When mixed to 22%, the mass of salt in 20 kg solution.

20× 22% = 404 (kg)

It is necessary to add 30% physiological saline.

(4.4-2) ÷ (30%-22%) = 30 (kg)

A: You need to add 30 kilograms of 30% brine to get 22% brine.

Example 4. 600g of15% brine was prepared by mixing 20% brine with 5% brine. How many grams do 20% saline and 5% saline need?

According to the meaning of the question, 20% brine and 5% brine are mixed to make 15% brine, which shows that the quality of salt in the two kinds of brine before mixing is equal to that in the mixed brine. According to the equal relationship between these quantities, the equation can be solved.

Solution: Suppose that 20% salt water needs X grams and 5% salt water needs 600-X grams, then

20%x+(600-x)×5%=600× 15%

X =400

600-400 = 200 (gram)

Answer: 400g of 20% salt water and 200g of 5% salt water are needed.

Example 5. Three test tubes A, B and C each contain 10g, 20g and 30g of water. Pour a certain mass fraction of saline 10g into the test tube, pour the mixture of 10g into the test tube B, and then take the mixture of 10g out of the test tube B and pour it into the test tube C. At present, the mass fraction of saline in the tube C is 0.5%. What is the mass fraction of brine poured into the nail tube for the first time?

After the idea navigation is mixed, the saline in the three test tubes A, B and C should be 20g, 30g and 40g respectively. According to the meaning of the question, we can find out the quality of salt in C tube. Because there is only 30 grams of water in the C tube, its salt is taken from the B tube 10 grams of salt water. Thus, the quality of salt in 30 grams of brine in the second pipe can be obtained. The salt in the second tube was taken out from the first tube 10g brine, so the quality of salt in 20g brine in the first tube could be obtained.
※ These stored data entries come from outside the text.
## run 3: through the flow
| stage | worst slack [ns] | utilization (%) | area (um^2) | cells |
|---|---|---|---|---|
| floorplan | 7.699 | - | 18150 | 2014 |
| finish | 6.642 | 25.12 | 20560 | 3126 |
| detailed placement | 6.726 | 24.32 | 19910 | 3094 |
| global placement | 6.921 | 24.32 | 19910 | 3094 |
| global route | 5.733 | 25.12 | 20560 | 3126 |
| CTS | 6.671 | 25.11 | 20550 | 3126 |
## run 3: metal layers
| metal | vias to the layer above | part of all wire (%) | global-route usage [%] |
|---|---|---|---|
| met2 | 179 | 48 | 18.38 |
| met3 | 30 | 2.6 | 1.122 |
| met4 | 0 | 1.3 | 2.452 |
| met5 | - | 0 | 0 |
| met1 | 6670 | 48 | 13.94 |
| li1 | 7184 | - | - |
==> run E <==
==> flow/design.v <==
module uart_rx#(
	parameter CLK_FRE 	= 50,
	parameter UART_RATE = 115200
	) (
	input 				clk,    
	input 				rst_n,
	output 	 			recv_en,	
	output reg 	[ 7:0] 	recv_data,	
	input 				rx_pin 
);
parameter  RATE_CNT = (CLK_FRE * 1000_000 / UART_RATE) - 1;
reg [10:0] clk_cnt;
localparam WAIT = 2'd0, START = 2'd1, RECV = 2'd2, STOP = 2'd3;
reg [1:0] state;
assign recv_en = clk_cnt == RATE_CNT * 3 / 2;
reg [ 7:0] recv_data_r;
reg [ 2:0] recv_cnt;
always@(posedge clk)
	if(!rst_n)begin
		state 		<= WAIT;
		clk_cnt 	<= 0;
		recv_data 	<= 0;
	end
	else
	case(state)
		WAIT:
			if(!rx_pin)begin 
				recv_cnt <= 'd0;
				state <= START;
			end
		START:begin 
			if(clk_cnt == RATE_CNT / 2)begin 
				clk_cnt <= 0;
				state <= RECV;
			end
			else
				clk_cnt <= clk_cnt + 1;
		end
		RECV:begin 
			if(clk_cnt == RATE_CNT)begin 
				clk_cnt <= 0;
				recv_data_r[recv_cnt] <= rx_pin;
				recv_cnt <= recv_cnt + 1;
				state <= (recv_cnt == 7 )?STOP : RECV ;
			end
			else
				clk_cnt <= clk_cnt + 1;
		end
		STOP:begin 
			recv_data <= recv_data_r;
			if(clk_cnt == RATE_CNT * 3 / 2)begin 
				clk_cnt <= 0;
				state <= WAIT;
			end
			else 
				clk_cnt <= clk_cnt + 1;
		end
	endcase
endmodule
module uart_tx#(
	parameter CLK_FRE 	= 50,
	parameter UART_RATE = 115200
	) (
	input 				clk,    
	input 				rst_n,
	input 				send_en ,	
	output 	 			send_busy ,	
	input 		[ 7:0] 	send_data ,	
	output reg 			tx_pin
);
parameter  RATE_CNT = (CLK_FRE * 1000_000 / UART_RATE) - 1;
reg [10:0] clk_cnt;
localparam WAIT = 2'd0, START = 2'd1, SEND = 2'd2, STOP = 2'd3;
reg [1:0] state;
assign send_busy = state != WAIT;
reg [ 7:0] send_data_r;
reg [ 2:0] send_cnt;
always@(posedge clk)
	if(!rst_n)begin
		state 	<= WAIT;
		clk_cnt <= 0;
		tx_pin 	<= 1;
	end
	else
	case(state)
		WAIT:
			if(send_en)begin 
				send_data_r <= send_data;
				send_cnt <= 'd0;
				state <= START;
			end
		START:begin 
			tx_pin <= 0;
			if(clk_cnt == RATE_CNT)begin 
				clk_cnt <= 0;
				state <= SEND;
			end
			else
				clk_cnt <= clk_cnt + 1;
		end
		SEND:begin 
			tx_pin <= send_data_r[send_cnt];
			if(clk_cnt == RATE_CNT)begin 
				clk_cnt <= 0;
				send_cnt <= send_cnt + 1;
				state <= (send_cnt == 7 )?STOP : SEND ;
			end
			else
				clk_cnt <= clk_cnt + 1;
		end
		STOP:begin 
			tx_pin <= 1;
			if(clk_cnt == RATE_CNT)begin 
				clk_cnt <= 0;
				state <= WAIT;
			end
			else
				clk_cnt <= clk_cnt + 1;
		end
	endcase
endmodule
module uart_top (
	input 		clk,    
	input 		rst_n,
	input 		uart_rx,
	output		uart_tx
);
parameter CLK_FRE 		= 50;
parameter UART_RATE 	= 115200;
localparam SEND = 2'd0, WAIT = 2'd1;
reg [1:0] state;
reg  [31:0] wait_cnt;
reg  [ 7:0] send_cnt;
reg  [ 7:0] send_data;
reg  	    send_en;
wire [ 7:0] recv_data;
wire 		recv_en;
wire 		send_busy;
parameter 	ENG_NUM  = 9; 
parameter 	CHE_NUM  = 2; 
parameter 	DATA_NUM = CHE_NUM * 3 + ENG_NUM;  
wire [ DATA_NUM * 8 - 1:0] char_data = {8'hE4,8'hBD,8'hA0,8'hE5,8'hA5,8'hBD,"  World","\r\n"};
wire [ 7:0] char_byte = (send_cnt < DATA_NUM) ? char_data[ (DATA_NUM - 1 - send_cnt) * 8 +: 8] : 8'h00;
always@(posedge clk)
	if(!rst_n)begin
		state 		<= SEND;
		wait_cnt 	<= 0;
		send_cnt 	<= 0;
		send_en 	<= 'b0;
	end
	else
	case(state)
		SEND:begin  
			if(send_cnt == DATA_NUM + 1)begin 
				send_en 	<= 'b0;
				send_cnt 	<=  0;
				state 		<= WAIT;
			end
			else if(!send_busy)begin
				send_en 	<= 'b1;
				send_data 	<= char_byte;
				send_cnt 	<= send_cnt + 1;
			end
		end
		WAIT: 
			if(wait_cnt == CLK_FRE * 1000_000)begin 
				wait_cnt <= 0;
				state <= SEND;
			end
			else begin
				send_en <= recv_en;
				send_data <= recv_data;
				wait_cnt <= wait_cnt + 1;
			end
	endcase
uart_tx #(
	.CLK_FRE 	(CLK_FRE 	),
	.UART_RATE 	(UART_RATE 	)
	)uart_tx_m0(
	.clk 		(clk 		),
	.rst_n 		(rst_n 		),
	.send_en 	(send_en 	),
	.send_busy 	(send_busy 	),
	.send_data 	(send_data 	),
	.tx_pin 	(uart_tx 	)
	);
uart_rx #(
	.CLK_FRE 	(CLK_FRE 	),
	.UART_RATE 	(UART_RATE 	)
	)uart_rx_m0(
	.clk 		(clk 		),
	.rst_n 		(rst_n 		),
	.recv_en 	(recv_en 	),
	.recv_data 	(recv_data 	),
	.rx_pin 	(uart_rx 	)
	);
endmodule
==> flow/run.sh <==
#!/bin/bash
# the make line also repeats each setting of config.mk as NAME=value (left out here)
make -C /OpenROAD-flow-scripts/flow DESIGN_CONFIG=/design/flow/config.mk WORK_HOME=/design/flow/orfs CLKGATE_MAP_FILE= finish
==> flow/config.mk <==
export PLATFORM = sky130hd
export DESIGN_NAME = uart_top
export DESIGN_NICKNAME = uart_top
export VERILOG_FILES = /design/flow/design.v
export SDC_FILE = /design/flow/constraint.sdc
export NUM_CORES = 4
export LEC_CHECK = 0
export CAP_MARGIN = 20
export CELL_PAD_IN_SITES_DETAIL_PLACEMENT = 0
export CORE_ASPECT_RATIO = 0.9
export CORE_MARGIN = 2
export CORE_UTILIZATION = 72
export CTS_CLUSTER_DIAMETER = 358
export CTS_CLUSTER_SIZE = 20
export HOLD_SLACK_MARGIN = 0.28
export PLACE_DENSITY_LB_ADDON = 0.0
export SETUP_SLACK_MARGIN = 0.93
export SLEW_MARGIN = 20
export TNS_END_PERCENT = 80
==> flow/constraint.sdc <==
create_clock -name core_clock -period 3.12 [get_ports {clk}]
set_input_delay 0.6240 -clock core_clock [delete_from_list [all_inputs] [get_ports {clk}]]
set_output_delay 0.6240 -clock core_clock [all_outputs]
set_load 0.01 [all_outputs]
==> run D: changes against run E <==
==> flow/config.mk (replaced) <==
export PLATFORM = sky130hd
export DESIGN_NAME = uart_top
export DESIGN_NICKNAME = uart_top
export VERILOG_FILES = /design/flow/design.v
export SDC_FILE = /design/flow/constraint.sdc
export NUM_CORES = 4
export LEC_CHECK = 0
export CAP_MARGIN = 20
export CORE_ASPECT_RATIO = 0.91
export CORE_MARGIN = 2
export CORE_UTILIZATION = 72
export CTS_CLUSTER_DIAMETER = 314
export CTS_CLUSTER_SIZE = 14
export HOLD_SLACK_MARGIN = 0.28
export PLACE_DENSITY_LB_ADDON = 0.15
export SETUP_SLACK_MARGIN = 0.93
export SLEW_MARGIN = 20
==> comparison <==
- Run D passed the timing, design-rule and antenna checks. Run E ran to the end with no violations.
- In clock-buffer cell count, run E and run D do not differ.
- In run E the hold slack is lower than in run D, by 0.022 ns.
- In synthesized area, run E and run D do not differ.
- In run D the global-route usage is higher than in run E, by 2.8 points.
- In run D the clock power is larger than in run E, by about 20%.
- Against run D, the cell count of run E is smaller by about 0.43%.
- In run E the routed wire length is smaller than in run D, by 10%.
- In synthesized cell count, run E and run D do not differ.
- Between run E and run D, the lower core utilization is in run E (gap 1.4 points).
==> figures <==
quantity                                                   run D       run E
Number of gates given a new drive strength after cts           7           2
Net load switching power                                961.4 µW    898.0 µW
Crit Path Max Fanout                                           3           8
Status                                  timing/DRC/antenna clean  timing/DRC/antenna clean
Final core utilization                                    79.23%      77.86%
Fin Clk Skew                                          0.01102 ns  0.01291 ns
Detailed route wirelength on metal3                       500 µm      425 µm
Met2 wirelength from detailed routing                    5344 µm     4432 µm
Met1 routing resource usage after global routing          33.99%      34.12%
Required arrival time at the worst endpoint              3.20 ns     3.21 ns
Switching part of the total power                         28.40%      28.24%
Final routed wirelength across all metal layers         10740 µm     9636 µm
Initial cell density of the core                          73.86%      73.48%
Critical path depth in cells                                   6           7
Post-layout instance area                               5888 µm²    5816 µm²
RSZ-0062 raised after global routing                          no         yes
Global-route wire length before repair                  17760 µm    16060 µm
Clock group power                                         902 µW      748 µW
Reg-to-reg setup timing slack                             1.0 ns     1.05 ns
Tool warnings                                                 40          41

========
==> yarrow: inputs <==
Starts from the design.v that is shown in full above.
Settings: LEC_CHECK=0, CAP_MARGIN=20, CORE_MARGIN=2, CORE_UTILIZATION=40, SLEW_MARGIN=20; clock period 5.61 ns.
run.sh (not shown) runs the stock make flow with config.mk's settings and CLKGATE_MAP_FILE=.
==> inputs of garnet, as changes to yarrow <==
CORE_UTILIZATION = 60   (was 40)
==> flow/constraint.sdc (replaced) <==
create_clock -name core_clock -period 11.4 [get_ports {clk}]
set_input_delay 2.2800 -clock core_clock [delete_from_list [all_inputs] [get_ports {clk}]]
set_output_delay 2.2800 -clock core_clock [all_outputs]
set_load 0.01 [all_outputs]
==> inputs of amber, as changes to yarrow <==
CORE_UTILIZATION = 72   (was 40)
==> flow/constraint.sdc (replaced) <==
create_clock -name core_clock -period 5.89 [get_ports {clk}]
set_input_delay 1.1780 -clock core_clock [delete_from_list [all_inputs] [get_ports {clk}]]
set_output_delay 1.1780 -clock core_clock [all_outputs]
set_load 0.01 [all_outputs]
==> inputs of willow, as changes to yarrow <==
CORE_UTILIZATION = 72   (was 40)
CTS_CLUSTER_SIZE = 14   (was not set)
PLACE_DENSITY_LB_ADDON = 0.15   (was not set)
SETUP_SLACK_MARGIN = 0.93   (was not set)
==> flow/constraint.sdc (replaced) <==
create_clock -name core_clock -period 3.12 [get_ports {clk}]
set_input_delay 0.6240 -clock core_clock [delete_from_list [all_inputs] [get_ports {clk}]]
set_output_delay 0.6240 -clock core_clock [all_outputs]
set_load 0.01 [all_outputs]
==> notes.md <==
Physical implementation

Of the total power, combinational logic draws 0.196. The number of standard cells in the layout, taps in and fillers out is 692. The cell with the largest stage delay on the worst path is sky130_fd_sc_hd__a21oi_1. In the finished design, the share of the clock period the worst path needs comes to 0.451. The tree is rooted in a sky130_fd_sc_hd__clkbuf_8.

The design draws 0.00170 W. The layout has 10 clock buffers. The filler cell count in the final layout is 530. The flow ran to the end and the layout has no timing, DRC or antenna violations.
-- figures above: amber

==> notes.md <==
Physical implementation

The worst hold path stage count is 0. The total power is 0.00197 W. Fill cells in the final layout number 1288. The cell with the largest stage delay on the worst path is sky130_fd_sc_hd__a21oi_1. The flow ran to the end and the layout has no timing, DRC or antenna violations. Once layout is complete, the cells apart from fillers number 769. The root buffer selected by CTS is sky130_fd_sc_hd__clkbuf_16. In the finished design, the share of the clock period the worst path needs comes to 0.476.

The count of max-cap constraint violations is 0. Of the total power, combinational logic draws 0.179. The number of buffers on the longest clock path is 2.
-- figures above: yarrow

==> notes.md <==
Physical implementation

The run finished with no timing, DRC or antenna violations. The number of standard cells in the layout, taps in and fillers out is slightly below 700. Ranked by instance count, the synthesized netlist is headed by sky130_fd_sc_hd__dfxtp_1, sky130_fd_sc_hd__nor2_1, sky130_fd_sc_hd__nand2_1, sky130_fd_sc_hd__xor2_1, sky130_fd_sc_hd__nand3_1. The total power is about 0.0033 W. The fraction of power consumed by combinational cells is 0.200.

The filler cell count in the final layout is ~480. The root buffer selected by CTS is sky130_fd_sc_hd__clkbuf_8. The clock period minus worst slack is 2.12 ns.

The clock buffers instantiated in the layout total 12. The cell with the largest stage delay on the worst path is sky130_fd_sc_hd__or4_4.
-- figures above: willow

==> notes.md <==
Physical implementation

The dominant kind of cell by area is logic gates. In the final layout, the clock buffer count is 10. The biggest area contributor in the post-synthesis netlist is sky130_fd_sc_hd__dfxtp_1.

Total power normalized to cell area comes to 152 nW/µm². The cell count after synthesis is just under 600. Counting the fill cells in the layout gives 732. The clock period minus worst slack is 3.95 ns. The ratio of final minimum period to clock period is 0.346. The fraction of power consumed by combinational cells is 0.199. Including well taps, the total number of placed cells is a little under 700. The number of standard cells in the layout, taps in and fillers out is 701. The total power is 0.000878 W. The root buffer selected by CTS is sky130_fd_sc_hd__clkbuf_8. Of the post-synthesis cell area, the dominant cell type holds 0.292. The flow ran to the end and the layout has no timing, DRC or antenna violations.

The path category of the worst min-delay check is reg2reg.
-- figures above: garnet

Power is estimated from default activity; no workload was simulated.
The salt in the nail tube is the salt in a certain concentration of brine, so that the mass fraction of brine initially injected into the nail tube can be obtained.

Mass of salt in C-tube: (30+10) × 0.5% = 0.2 (g)

After pouring into tube B, the mass of salt in tube B is 0.2× (20+10) ÷10 = 0.6 (g).

Pour it into the nail tube, and the mass of salt in the nail tube is 0.6× (10+10) ÷10 =1.2 (g).

1.2÷ 10= 12%

Answer: The mass fraction of brine poured into the A pipe first is 12%.